Ineficácia das ações do poder público
Segundo Beatriz Accioly, líder de Políticas Públicas Pelo Fim da Violência Contra a Mulher, é preciso melhorar a articulação para combater esses crimes e expandir as ações Brasil adentro.
“Precisamos fortalecer a rede de atendimento e enfrentamento, em especial fora das capitais, para garantir resposta rápida e eficaz às denúncias e pedidos de apoio. Isso precisa funcionar de maneira articulada, com uma rede formada por diferentes setores – saúde, assistência social, segurança pública – e olhando para a jornada da mulher, cidadã, usuária dos serviços públicos nas suas necessidades.”
Beatriz alerta que, assim como ocorre com o crime de estupro, o número de casos de feminicídio também possivelmente é ainda maior do que os registros oficiais demonstram. A tipificação do crime de feminicídio geralmente depende da análise do caso, pela autoridade policial, e até hoje há um esforço para diferenciar homicídios de feminicídios.
“Ainda existem casos (de feminicídio) que são registrados como homicídios comuns, ou tentativas de feminicídio que são registradas como lesão corporal, como aconteceu recentemente em um caso que se tornou notório, mas que poderiam e deveriam ser compreendidos como feminicídios”, afirma a especialista.

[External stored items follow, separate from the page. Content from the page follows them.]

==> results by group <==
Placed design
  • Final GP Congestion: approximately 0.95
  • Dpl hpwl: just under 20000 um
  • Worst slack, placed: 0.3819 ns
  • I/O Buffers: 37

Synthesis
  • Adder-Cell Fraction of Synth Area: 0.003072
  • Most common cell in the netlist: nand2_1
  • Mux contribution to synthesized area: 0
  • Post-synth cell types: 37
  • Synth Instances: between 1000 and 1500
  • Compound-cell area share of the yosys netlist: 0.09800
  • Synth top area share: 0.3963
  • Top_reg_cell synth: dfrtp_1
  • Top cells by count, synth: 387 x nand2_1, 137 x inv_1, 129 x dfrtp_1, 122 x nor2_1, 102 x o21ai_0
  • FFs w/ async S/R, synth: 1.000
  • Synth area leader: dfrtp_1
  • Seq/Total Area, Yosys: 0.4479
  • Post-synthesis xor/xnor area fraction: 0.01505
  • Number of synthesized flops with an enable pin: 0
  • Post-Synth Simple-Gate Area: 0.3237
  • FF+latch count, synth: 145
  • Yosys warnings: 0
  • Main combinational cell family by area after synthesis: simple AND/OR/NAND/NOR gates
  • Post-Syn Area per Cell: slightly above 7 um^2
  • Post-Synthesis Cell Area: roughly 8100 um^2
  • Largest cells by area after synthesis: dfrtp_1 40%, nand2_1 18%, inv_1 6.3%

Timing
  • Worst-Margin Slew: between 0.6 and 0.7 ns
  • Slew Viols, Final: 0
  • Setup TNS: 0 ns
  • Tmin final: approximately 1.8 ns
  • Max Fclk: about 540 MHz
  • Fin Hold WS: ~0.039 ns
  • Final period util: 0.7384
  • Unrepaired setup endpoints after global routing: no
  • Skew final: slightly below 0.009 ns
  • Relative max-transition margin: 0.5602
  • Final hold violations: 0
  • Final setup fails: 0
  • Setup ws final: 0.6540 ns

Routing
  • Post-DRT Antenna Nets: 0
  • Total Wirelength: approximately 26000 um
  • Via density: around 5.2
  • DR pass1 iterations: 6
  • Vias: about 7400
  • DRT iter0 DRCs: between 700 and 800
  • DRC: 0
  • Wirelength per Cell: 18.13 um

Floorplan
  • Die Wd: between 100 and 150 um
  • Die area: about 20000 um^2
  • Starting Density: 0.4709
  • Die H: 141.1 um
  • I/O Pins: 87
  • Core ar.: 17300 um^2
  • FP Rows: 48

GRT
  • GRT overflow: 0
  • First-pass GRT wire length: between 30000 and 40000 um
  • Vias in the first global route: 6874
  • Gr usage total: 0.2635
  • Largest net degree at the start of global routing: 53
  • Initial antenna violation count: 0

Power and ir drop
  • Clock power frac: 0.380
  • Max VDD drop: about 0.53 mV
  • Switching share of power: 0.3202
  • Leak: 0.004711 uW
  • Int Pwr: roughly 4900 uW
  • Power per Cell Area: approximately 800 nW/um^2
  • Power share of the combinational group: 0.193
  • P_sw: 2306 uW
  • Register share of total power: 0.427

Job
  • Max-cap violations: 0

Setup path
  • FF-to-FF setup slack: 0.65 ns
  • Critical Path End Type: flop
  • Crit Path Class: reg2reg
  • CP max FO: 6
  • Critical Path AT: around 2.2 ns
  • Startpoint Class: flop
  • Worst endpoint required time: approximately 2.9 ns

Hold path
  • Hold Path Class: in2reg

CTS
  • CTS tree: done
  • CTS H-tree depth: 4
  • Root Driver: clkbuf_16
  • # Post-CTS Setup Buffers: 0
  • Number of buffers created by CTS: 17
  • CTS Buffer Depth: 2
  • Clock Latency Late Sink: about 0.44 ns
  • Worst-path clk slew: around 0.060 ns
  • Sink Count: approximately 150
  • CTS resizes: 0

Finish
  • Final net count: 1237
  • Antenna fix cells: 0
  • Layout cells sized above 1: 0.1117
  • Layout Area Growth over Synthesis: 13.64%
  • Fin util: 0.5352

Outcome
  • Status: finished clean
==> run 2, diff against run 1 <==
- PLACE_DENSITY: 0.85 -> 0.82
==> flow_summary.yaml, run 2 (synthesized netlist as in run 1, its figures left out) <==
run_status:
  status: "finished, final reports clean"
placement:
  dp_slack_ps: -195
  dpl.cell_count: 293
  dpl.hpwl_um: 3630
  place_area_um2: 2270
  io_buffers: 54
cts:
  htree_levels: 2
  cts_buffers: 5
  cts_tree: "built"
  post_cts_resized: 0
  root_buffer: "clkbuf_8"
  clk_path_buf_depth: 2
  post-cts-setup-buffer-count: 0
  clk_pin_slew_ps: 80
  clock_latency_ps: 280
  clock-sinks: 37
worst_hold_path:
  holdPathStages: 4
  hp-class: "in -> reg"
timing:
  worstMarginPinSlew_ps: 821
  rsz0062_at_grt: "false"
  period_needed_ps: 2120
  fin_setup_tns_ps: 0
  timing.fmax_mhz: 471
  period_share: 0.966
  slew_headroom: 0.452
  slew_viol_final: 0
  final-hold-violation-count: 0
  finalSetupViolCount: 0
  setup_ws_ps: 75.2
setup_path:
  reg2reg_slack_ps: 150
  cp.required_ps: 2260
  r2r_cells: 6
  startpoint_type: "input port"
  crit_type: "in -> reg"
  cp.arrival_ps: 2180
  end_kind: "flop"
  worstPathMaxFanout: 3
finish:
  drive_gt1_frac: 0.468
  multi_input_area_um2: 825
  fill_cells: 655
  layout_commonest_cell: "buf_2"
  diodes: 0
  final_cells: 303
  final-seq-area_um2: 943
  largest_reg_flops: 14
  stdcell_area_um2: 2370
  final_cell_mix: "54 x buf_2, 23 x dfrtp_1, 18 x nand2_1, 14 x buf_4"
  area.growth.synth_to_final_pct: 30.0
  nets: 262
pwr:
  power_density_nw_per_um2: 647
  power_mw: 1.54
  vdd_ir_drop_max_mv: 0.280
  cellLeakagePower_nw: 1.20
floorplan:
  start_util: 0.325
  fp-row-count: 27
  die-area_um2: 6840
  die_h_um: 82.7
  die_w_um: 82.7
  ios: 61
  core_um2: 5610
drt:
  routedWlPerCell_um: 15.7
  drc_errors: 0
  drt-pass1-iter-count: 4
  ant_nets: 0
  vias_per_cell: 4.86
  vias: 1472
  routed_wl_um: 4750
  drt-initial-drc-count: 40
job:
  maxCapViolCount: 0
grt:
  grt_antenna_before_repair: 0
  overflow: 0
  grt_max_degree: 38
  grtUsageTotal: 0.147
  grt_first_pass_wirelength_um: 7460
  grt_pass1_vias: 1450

A Pesquisa Nacional de Violência contra a Mulher, realizada pelo Instituto DataSenado em 2023 e também disponível no mapa, mostra que, considerando todos os tipos de violência contra a mulher, o Brasil tem uma subnotificação de 61% dos casos.
A região Centro-Oeste é a com maior índice de subnotificação, de 65%, mas os estados mais preocupantes são Amazonas (38%), Rondônia (37%) e Rio de Janeiro (36%).
Caos recentes
Em julho, um homem foi preso em Natal, no Rio Grande do Norte, após dar mais de 60 socos no rosto da então namorada dentro de um elevador. Ele foi indiciado por tentativa de feminicídio.
Também em julho, mas em São Paulo, um fisiculturista foi preso com uma fratura na mão após espancar a então namorada, que foi socorrida em estado grave e precisou passar por uma série de cirurgias.
Vítima precisará de cirurgia reparadora; defesa do agressor, identificado como Igor Cabral, não foi localizada. Crédito: Imagens de câmeras de segurança
“O fato de esses altos índices não provocarem uma resposta robusta e coordenada do Estado é um sinal claro de negligência institucional. Quando a violência mais recorrente contra mulheres no Brasil (a sexual) não ocupa o topo da agenda política, estamos dizendo, na prática, que a vida e a dignidade dessas vítimas não são prioridade. Precisamos de políticas que vão além do discurso: prevenção desde a infância, acolhimento livre de violência institucional, investigação ágil e punição efetiva para agressores”, afirma Vitória.